Carlos Alberto foi um prodígio. Surgiu no início da década de 1960, jogando fácil no Fluminense de Castilho, Pinheiro e Altair e depois no histórico Santos de… Bem, você sabe quem era aquele Santos. Também foi craque no Botafogo, ao lado de Gerson, Roberto Miranda e Manga. Isso tudo antes de se tornar titular absoluto da seleção brasileira.
Acompanhe a repercussão da morte de Carlos Alberto Torres
Ainda era o tempo de outro mito, Djalma Santos. Carlos Alberto era diferente – mais alto, mais rápido e com vocação para o ataque. Hoje chamam de “lateral moderno”. Ele era moderno desde 1965. Naturalmente virou o camisa 4 da seleção, a partir da preparação para a Copa do Mundo de 1970. Com Aimoré Moreira, Vicente Feola e João Saldanha, não perdeu mais o lugar e virou líder do time de “feras” que estraçalhou os adversários nas Eliminatórias, em 1969.
Naquele time cheio de personalidade, com Brito e Piazza na defesa, Gerson no meio-campo e Jairzinho, Tostão, Pelé e Rivelino na frente, era Carlos Alberto – quer dizer, o Capita – que era a voz dos treinadores e a voz que se fazia ouvir pelos boleiros.
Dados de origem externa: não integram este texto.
## config.mk

```make
export PLATFORM = sky130hd
export DESIGN_NAME = alu
export DESIGN_NICKNAME = d
export VERILOG_FILES = /design/src/mips_pkg.sv /design/src/alu.sv
export SDC_FILE = /design/constraint.sdc
export NUM_CORES = 1
export LEC_CHECK = 0
export ABC_AREA = 1
export BUFFER_PORTS_ARGS = -buffer_cell sky130_fd_sc_hd__buf_4
export CORE_ASPECT_RATIO = 0.7
export CORE_MARGIN = 2
export CORE_UTILIZATION = 55
export DETAILED_ROUTE_END_ITERATION = 10
export PLACE_DENSITY = 0.86
export SYNTH_ARGS = -nofsm -noshare
export SYNTH_HDL_FRONTEND = slang
export SYNTH_SLANG_ARGS = --single-unit
```

## constraint.sdc

```tcl
create_clock -name vclk -period 2.1
set_clock_uncertainty 0.15 [all_clocks]
set_input_delay 0.21 -clock vclk [all_inputs]
set_output_delay 0.21 -clock vclk [all_outputs]
set_load 0.05 [all_outputs]
```

## src/mips_pkg.sv

```systemverilog
package mips_pkg;

    ////////////////////
    // Widths
    ////////////////////

    typedef logic [31:0] word_t;        // Data and address word
    typedef logic [4:0]  reg_addr_t;    // Register index
    typedef logic [5:0]  op_t;          // Opcode or funct field
    typedef logic [3:0]  alu_ctrl_t;    // ALU and hi/lo operation
    typedef logic [1:0]  sel_wa_t;      // Write address select
    typedef logic [1:0]  sel_result_t;  // Writeback source
    typedef logic [1:0]  sel_pc_t;      // Next pc source

    ////////////////////
    // Opcodes
    ////////////////////

    localparam op_t OPCODE_R    = 6'h00;
    localparam op_t OPCODE_J    = 6'h02;
    localparam op_t OPCODE_JAL  = 6'h03;
    localparam op_t OPCODE_BEQ  = 6'h04;
    localparam op_t OPCODE_ADDI = 6'h08;
    localparam op_t OPCODE_LW   = 6'h23;
    localparam op_t OPCODE_SW   = 6'h2b;

    // R-type funct codes
    localparam op_t FUNCT_JR    = 6'h08;
    localparam op_t FUNCT_MFHI  = 6'h10;
    localparam op_t FUNCT_MFLO  = 6'h12;
    localparam op_t FUNCT_MULTU = 6'h19;
    localparam op_t FUNCT_DIVU  = 6'h1b;
    localparam op_t FUNCT_ADD   = 6'h20;
    localparam op_t FUNCT_SUB   = 6'h22;
    localparam op_t FUNCT_AND   = 6'h24;
    localparam op_t FUNCT_OR    = 6'h25;
    localparam op_t FUNCT_SLT   = 6'h2a;

    ////////////////////
    // ALU codes
    ////////////////////

    localparam alu_ctrl_t ADD_AC   = 4'd0;
    localparam alu_ctrl_t SUB_AC   = 4'd1;
    localparam alu_ctrl_t AND_AC   = 4'd2;
    localparam alu_ctrl_t OR_AC    = 4'd3;
    localparam alu_ctrl_t SLT_AC   = 4'd4;
    localparam alu_ctrl_t MULTU_AC = 4'd5;   // Loads hi/lo with product
    localparam alu_ctrl_t DIVU_AC  = 4'd6;   // Loads hi/lo with rem/quot
    localparam alu_ctrl_t MFHI_AC  = 4'd7;
    localparam alu_ctrl_t MFLO_AC  = 4'd8;
    localparam alu_ctrl_t JR_AC    = 4'd9;   // ALU idle, pc takes rs

    // Mux selects
    localparam sel_wa_t     SEL_WA_RT     = 2'd0;
    localparam sel_wa_t     SEL_WA_RD     = 2'd1;
    localparam sel_wa_t     SEL_WA_RA     = 2'd2;   // Link register 31
    localparam sel_result_t SEL_RES_ALU   = 2'd0;
    localparam sel_result_t SEL_RES_MEM   = 2'd1;
    localparam sel_result_t SEL_RES_PC4   = 2'd2;
    localparam sel_result_t SEL_RES_HILO  = 2'd3;
    localparam sel_pc_t     SEL_PC_SEQ    = 2'd0;   // pc+4 or branch
    localparam sel_pc_t     SEL_PC_JUMP   = 2'd1;
    localparam sel_pc_t     SEL_PC_REG    = 2'd2;

endpackage

```

## src/alu.sv

```systemverilog
`timescale 1ns/1ns

module alu
    import mips_pkg::*;
(
    input  word_t     a,
    input  word_t     b,
    input  alu_ctrl_t alu_ctrl,
    output word_t     result,
    output logic      zero
);

    word_t sum;
    word_t diff;
    logic  lt;

    assign sum  = a + b;                       // Wraps, no overflow trap
    assign diff = a - b;
    assign lt   = $signed(a) < $signed(b);     // Signed compare for slt

    // Equal operands for beq
    assign zero = (diff == '0);

    always_comb begin
        case (alu_ctrl)
            ADD_AC:  result = sum;
            SUB_AC:  result = diff;
            AND_AC:  result = a & b;
            OR_AC:   result = a | b;
            SLT_AC:  result = {31'b0, lt};
            default: result = sum;   // hi/lo and jr codes leave ALU unused
        endcase
    end

endmodule

```

==> results of run 1 <==
[through the flow]
stage          hold slack, ns  area, um2  TNS [ns]  std cells
2_1_floorplan           0.552       6760     -1.64       1140
3_3_place_gp            0.862       9380    -14.94       1613
3_5_place_dp            0.876       9380    -16.63       1613
[logic make-up after synthesis]
| group | after synthesis |
|---|---|
| compound gates | 191 |
| buf+inv | 248 |
| simple gates | 587 |
| fa+ha+maj | 99 |
| xor+xnor | 15 |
Natural a escalação dele como capitão no México, em 1970.
Com ele em campo, o Brasil tinha uma força ofensiva extra, que permitia a Jairzinho ser o verdadeiro centroavante da seleção e fazia com que Tostão se juntasse a Pelé e confundisse a marcação. Chamavam isso de “futebol moderno”. Na verdade, era futebol bonito, com os melhores em campo, talento puro do time mais espetacular de todos os tempos.
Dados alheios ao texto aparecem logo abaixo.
--- src/design/ctrl_macros.svh ---
`ifndef CTRL_MACROS_SVH
`define CTRL_MACROS_SVH

// instruction word and field widths
`define INSTR_W     16
`define REG_SEL_W   4
`define ALU_MODE_W  4

// lower byte of the stack pointer pair
`define SP_LOW_REG  4'd14

// ALU pass-through modes
`define ALU_PASS_A  4'd13
`define ALU_PASS_B  4'd0

`endif

--- src/design/ctrlPkg.sv ---
`default_nettype none

`include "ctrl_macros.svh"

package ctrlPkg;

    // op 7 with the marker set falls back to the register form
    typedef struct packed {
        logic [`REG_SEL_W-1:0]           regSel;    // destination register
        logic [`INSTR_W-`REG_SEL_W-5:0]  imm;       // 8-bit immediate / port
        logic [2:0]                      aluOp;
        logic                            immMarker;
    } immForm_t;

    typedef struct packed {
        logic [`REG_SEL_W-1:0] dstCond;  // top three bits are the condition code
        logic [`REG_SEL_W-1:0] src;
        logic [4:0]            opcode;
        logic [2:0]            instrType;
    } regForm_t;

    typedef union packed {
        immForm_t immView;
        regForm_t regView;
    } instrWord_u;

    typedef enum logic [3:0] {
        CLS_ALU_IMM, CLS_ALU_REG, CLS_IN, CLS_OUT, CLS_PAIR,
        CLS_JMP, CLS_CALL, CLS_RET, CLS_HLT, CLS_NOP
    } instrClass_e;

    typedef enum logic [1:0] {STEP_FIRST, STEP_SECOND, STEP_THIRD} ctrlStep_e;

    typedef enum logic [1:0] {PAIR_NONE, PAIR_INC, PAIR_DEC} pairAdj_e;

    // datapath mux encodings
    typedef enum logic [1:0] {REG_SRC_ALU = 2'b00, REG_SRC_IO = 2'b10} regSrc_e;
    typedef enum logic [1:0] {ALU_B_REG = 2'b00, ALU_B_IMM = 2'b10} aluSrcB_e;
    typedef enum logic [2:0] {
        MEM_DATA_PC_HI = 3'b000, MEM_DATA_PC_LO = 3'b001, MEM_DATA_ALU = 3'b010
    } memData_e;
    typedef enum logic [1:0] {
        MEM_ADDR_PAIR = 2'b00, MEM_ADDR_PORT = 2'b01, MEM_ADDR_SP_INC = 2'b10
    } memAddr_e;
    typedef enum logic [2:0] {
        FETCH_PC_INC = 3'b000, FETCH_PC = 3'b001, FETCH_INSTR = 3'b011, FETCH_RET = 3'b101
    } fetchAddr_e;

    typedef struct packed {
        instrClass_e cls;
        instrWord_u  instr;
        pairAdj_e    pairAdj;
        logic        condMet;
    } decoded_t;

    typedef struct packed {
        regSrc_e               writeSrc;
        logic [`REG_SEL_W-1:0] bSel;
        logic                  writeEn;
        logic                  incPair;
        logic                  decPair;
    } regFileCtrl_t;

    typedef struct packed {
        aluSrcB_e               bSrc;
        logic [`ALU_MODE_W-1:0] mode;
        logic                   flagEn;
    } aluCtrl_t;

    typedef struct packed {
        memData_e dataSel;
        memAddr_e addrSel;
        logic     writeEn;
        logic     readEn;
    } memCtrl_t;

    typedef struct packed {
        fetchAddr_e addrSel;
        logic       readEn;
        logic       pcWriteEn;
    } fetchCtrl_t;

endpackage

`default_nettype wire

--- src/design/instrDecode.sv ---
`timescale 1ns/10ps
`default_nettype none

module instrDecode import ctrlPkg::*; (
    input  instrWord_u iMemOut,
    input  logic       carryFlag,
    input  logic       zeroFlag,
    input  logic       negativeFlag,
    output decoded_t   decoded
);

    localparam logic [4:0] OP_ALU_LAST  = 5'd12;
    localparam logic [4:0] OP_PAIR_LAST = 5'd18;
    localparam logic [4:0] OP_JMP       = 5'd22;
    localparam logic [4:0] OP_CALL      = 5'd23;
    localparam logic [4:0] OP_RET       = 5'd24;
    localparam logic [4:0] OP_HLT       = 5'd29;

    instrClass_e instrClass;
    pairAdj_e    pairAdj;
    logic        condMet;
    logic [2:0]  condCode;
    logic [4:0]  opcode;

    assign condCode = iMemOut.regView.dstCond[3:1];
    assign opcode   = iMemOut.regView.opcode;

    always_comb begin
        case (condCode)
            3'd1:    condMet = carryFlag;
            3'd2:    condMet = !carryFlag;
            3'd3:    condMet = zeroFlag;
            3'd4:    condMet = !zeroFlag;
            3'd5:    condMet = negativeFlag;
            3'd6:    condMet = !negativeFlag;
            default: condMet = 1'b1;           // codes 0 and 7
        endcase
    end

    always_comb begin
        instrClass = CLS_NOP;                  // also covers the dropped opcodes
        pairAdj    = PAIR_NONE;
        if (iMemOut.immView.immMarker && iMemOut.immView.aluOp != 3'b111) begin
            instrClass = CLS_ALU_IMM;
        end else if (iMemOut.regView.instrType == 3'b010) begin
            instrClass = CLS_IN;
        end else if (iMemOut.regView.instrType == 3'b100) begin
            instrClass = CLS_OUT;
        end else if (iMemOut.regView.instrType == 3'b000) begin
            if (opcode != 5'd0 && opcode <= OP_ALU_LAST) begin
                instrClass = CLS_ALU_REG;
            end else if (opcode > OP_ALU_LAST && opcode <= OP_PAIR_LAST) begin
                instrClass = CLS_PAIR;
                case (opcode)
                    5'd14, 5'd17: pairAdj = PAIR_INC;
                    5'd15, 5'd18: pairAdj = PAIR_DEC;
                    default:      pairAdj = PAIR_NONE;
                endcase
            end else begin
                case (opcode)
                    OP_JMP:  instrClass = CLS_JMP;
                    OP_CALL: instrClass = CLS_CALL;
                    OP_RET:  instrClass = CLS_RET;
                    OP_HLT:  instrClass = CLS_HLT;
                    default: instrClass = CLS_NOP;
                endcase
            end
        end
    end

    assign decoded = '{cls: instrClass, instr: iMemOut, pairAdj: pairAdj, condMet: condMet};

endmodule

`default_nettype wire

--- src/design/ctrlSequencer.sv ---
`timescale 1ns/10ps
`default_nettype none

module ctrlSequencer import ctrlPkg::*; (
    input  logic      clk,
    input  logic      rstN,
    input  decoded_t  decoded,
    output ctrlStep_e step
);

    ctrlStep_e nextStep;
    logic      isPairLoad;
    logic      isBranch;
    logic      lastStep;

    // opcode bit 4 splits pair loads from stores
    assign isPairLoad = decoded.cls == CLS_PAIR && decoded.instr.regView.opcode[4];
    assign isBranch   = decoded.cls inside {CLS_JMP, CLS_CALL, CLS_RET};

    always_comb begin
        case (step)
            STEP_FIRST: begin
                lastStep = !(decoded.cls == CLS_IN || isPairLoad
                             || (isBranch && decoded.condMet));
            end
            STEP_SECOND: lastStep = decoded.cls != CLS_RET;  // only RET needs a third
            default:     lastStep = 1'b1;
        endcase
    end

    // HLT counts as done here and simply re-enters FIRST
    always_comb begin
        if (lastStep) begin
            nextStep = STEP_FIRST;
        end else if (step == STEP_FIRST) begin
            nextStep = STEP_SECOND;
        end else begin
            nextStep = STEP_THIRD;
        end
    end

    always_ff @(posedge clk or negedge rstN) begin
        if (!rstN) begin
            step <= STEP_FIRST;
        end else begin
            step <= nextStep;
        end
    end

endmodule

`default_nettype wire

--- src/design/ctrlWordGen.sv ---
`timescale 1ns/10ps
`default_nettype none

`include "ctrl_macros.svh"

module ctrlWordGen import ctrlPkg::*; (
    input  decoded_t     decoded,
    input  ctrlStep_e    step,
    output regFileCtrl_t regCtrl,
    output aluCtrl_t     aluCtrl,
    output memCtrl_t     memCtrl,
    output fetchCtrl_t   fetchCtrl
);

    instrWord_u instr;
    logic       taken;
    logic       isLoad;
    logic       finalStep;

    assign instr  = decoded.instr;
    assign taken  = decoded.condMet || step != STEP_FIRST;  // later steps only follow a taken branch
    assign isLoad = instr.regView.opcode[4];

    always_comb begin
        regCtrl = '{writeSrc: REG_SRC_ALU, bSel: instr.regView.dstCond,
                    writeEn: 1'b0, incPair: 1'b0, decPair: 1'b0};
        aluCtrl = '{bSrc: ALU_B_REG, mode: `ALU_PASS_B, flagEn: 1'b0};
        memCtrl = '{dataSel: MEM_DATA_ALU, addrSel: MEM_ADDR_PAIR,
                    writeEn: 1'b0, readEn: 1'b0};
        fetchCtrl.addrSel = FETCH_PC;
        finalStep = 1'b1;
        case (decoded.cls)
            CLS_ALU_IMM: begin
                regCtrl.bSel    = instr.immView.regSel;
                regCtrl.writeEn = 1'b1;
                aluCtrl.bSrc    = ALU_B_IMM;
                aluCtrl.mode    = {1'b0, instr.immView.aluOp};
                aluCtrl.flagEn  = instr.immView.aluOp != 3'b000;  // LDI leaves flags alone
            end
            CLS_ALU_REG: begin
                regCtrl.bSel    = instr.regView.src;
                regCtrl.writeEn = 1'b1;
                aluCtrl.mode    = instr.regView.opcode[3:0];
                aluCtrl.flagEn  = 1'b1;
            end
            CLS_IN: begin
                finalStep        = step == STEP_SECOND;   // wait one cycle for the port data
                regCtrl.writeSrc = REG_SRC_IO;
                regCtrl.writeEn  = finalStep;
                memCtrl.addrSel  = MEM_ADDR_PORT;
                memCtrl.readEn   = 1'b1;
            end
            CLS_OUT: begin
                memCtrl.addrSel = MEM_ADDR_PORT;
                memCtrl.writeEn = 1'b1;
            end
            CLS_PAIR: begin
                finalStep       = !isLoad || step == STEP_SECOND;
                regCtrl.bSel    = {instr.regView.src[3:1], 1'b0};  // pair base register
                regCtrl.writeEn = isLoad && finalStep;
                regCtrl.incPair = finalStep && decoded.pairAdj == PAIR_INC;
                regCtrl.decPair = finalStep && decoded.pairAdj == PAIR_DEC;
                aluCtrl.mode    = `ALU_PASS_A;
                memCtrl.readEn  = isLoad;
                memCtrl.writeEn = !isLoad;
            end
            CLS_JMP: begin
                if (taken) begin
                    finalStep         = step == STEP_SECOND;
                    fetchCtrl.addrSel = finalStep ? FETCH_INSTR : FETCH_PC;
                end else begin
                    fetchCtrl.addrSel = FETCH_PC_INC;     // skip the address word
                end
            end
            CLS_CALL: begin
                regCtrl.bSel = `SP_LOW_REG;
                if (taken) begin
                    finalStep         = step == STEP_SECOND;
                    regCtrl.decPair   = 1'b1;
                    memCtrl.writeEn   = 1'b1;
                    memCtrl.dataSel   = finalStep ? MEM_DATA_PC_HI : MEM_DATA_PC_LO;
                    fetchCtrl.addrSel = finalStep ? FETCH_INSTR : FETCH_PC;
                end else begin
                    fetchCtrl.addrSel = FETCH_PC_INC;
                end
            end
            CLS_RET: begin
                regCtrl.bSel = `SP_LOW_REG;
                if (taken) begin
                    finalStep         = step == STEP_THIRD;
                    regCtrl.incPair   = !finalStep;       // pop two bytes
                    memCtrl.addrSel   = MEM_ADDR_SP_INC;
                    memCtrl.readEn    = 1'b1;
                    fetchCtrl.addrSel = FETCH_RET;
                end
            end
            CLS_HLT: finalStep = 1'b0;                    // never completes
            default: finalStep = 1'b1;
        endcase
        fetchCtrl.readEn    = finalStep;
        fetchCtrl.pcWriteEn = finalStep;
    end

endmodule

`default_nettype wire

--- src/design/ctrlUnit.sv ---
`timescale 1ns/10ps
`default_nettype none

module ctrlUnit import ctrlPkg::*; (
    input  logic         clk,
    input  logic         rstN,
    input  instrWord_u   iMemOut,
    input  logic         carryFlag,
    input  logic         zeroFlag,
    input  logic         negativeFlag,
    output regFileCtrl_t regCtrl,
    output aluCtrl_t     aluCtrl,
    output memCtrl_t     memCtrl,
    output fetchCtrl_t   fetchCtrl
);

    decoded_t  decoded;
    ctrlStep_e step;

    instrDecode uDecode (
        .iMemOut(iMemOut),
        .carryFlag(carryFlag),
        .zeroFlag(zeroFlag),
        .negativeFlag(negativeFlag),
        .decoded(decoded)
    );

    ctrlSequencer uSequencer (
        .clk(clk),
        .rstN(rstN),
        .decoded(decoded),
        .step(step)
    );

    ctrlWordGen uWordGen (
        .decoded(decoded),
        .step(step),
        .regCtrl(regCtrl),
        .aluCtrl(aluCtrl),
        .memCtrl(memCtrl),
        .fetchCtrl(fetchCtrl)
    );

endmodule

`default_nettype wire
Na final contra a Itália, a apoteose. De Gerson para Clodoaldo. Corró chamou três para dançar e mandou para Rivelino, que deu um passe paralelo à linha lateral até Jairzinho. O Furacão avançou pelo meio e encontrou Pelé. O gênio do Rei apenas amansou a bola e rolou para um Carlos Alberto desembestado pela direita. A passada foi perfeita, o pulo da bola ideal, veio o chute seco, indefensável para Albertosi. Poderia ser a cena mais marcante da vida do Capitão do Tri.
Mas ainda faltava a imagem para sempre. A taça nas mãos, a festa dos companheiros, o delírio dos mexicanos no estádio Azteca. A Jules Rimet era nossa, o melhor futebol do mundo era nosso.
Carlos Alberto ainda voltou para o Fluminense na Máquina Tricolor, passou pelo Flamengo de Zico e foi fazer a América atuando longo tempo pelo Cosmos e virando o símbolo daquele time de estrelas. Voltou, foi campeão brasileiro como técnico em 1983 no Flamengo, campeão carioca em 1984 pelo Fluminense e comandou o Corinthians em 1985. Parou de treinar em 2005, e retomou a carreira de comentarista iniciada em 1986, na TV Globo. Tinha cadeira cativa no SporTV. Até domingo, quando falou sobre os jogos de Atlético e Coriitba. Nesta terça, o coração deu um drible no Capita. E de repente do riso fez-se pranto.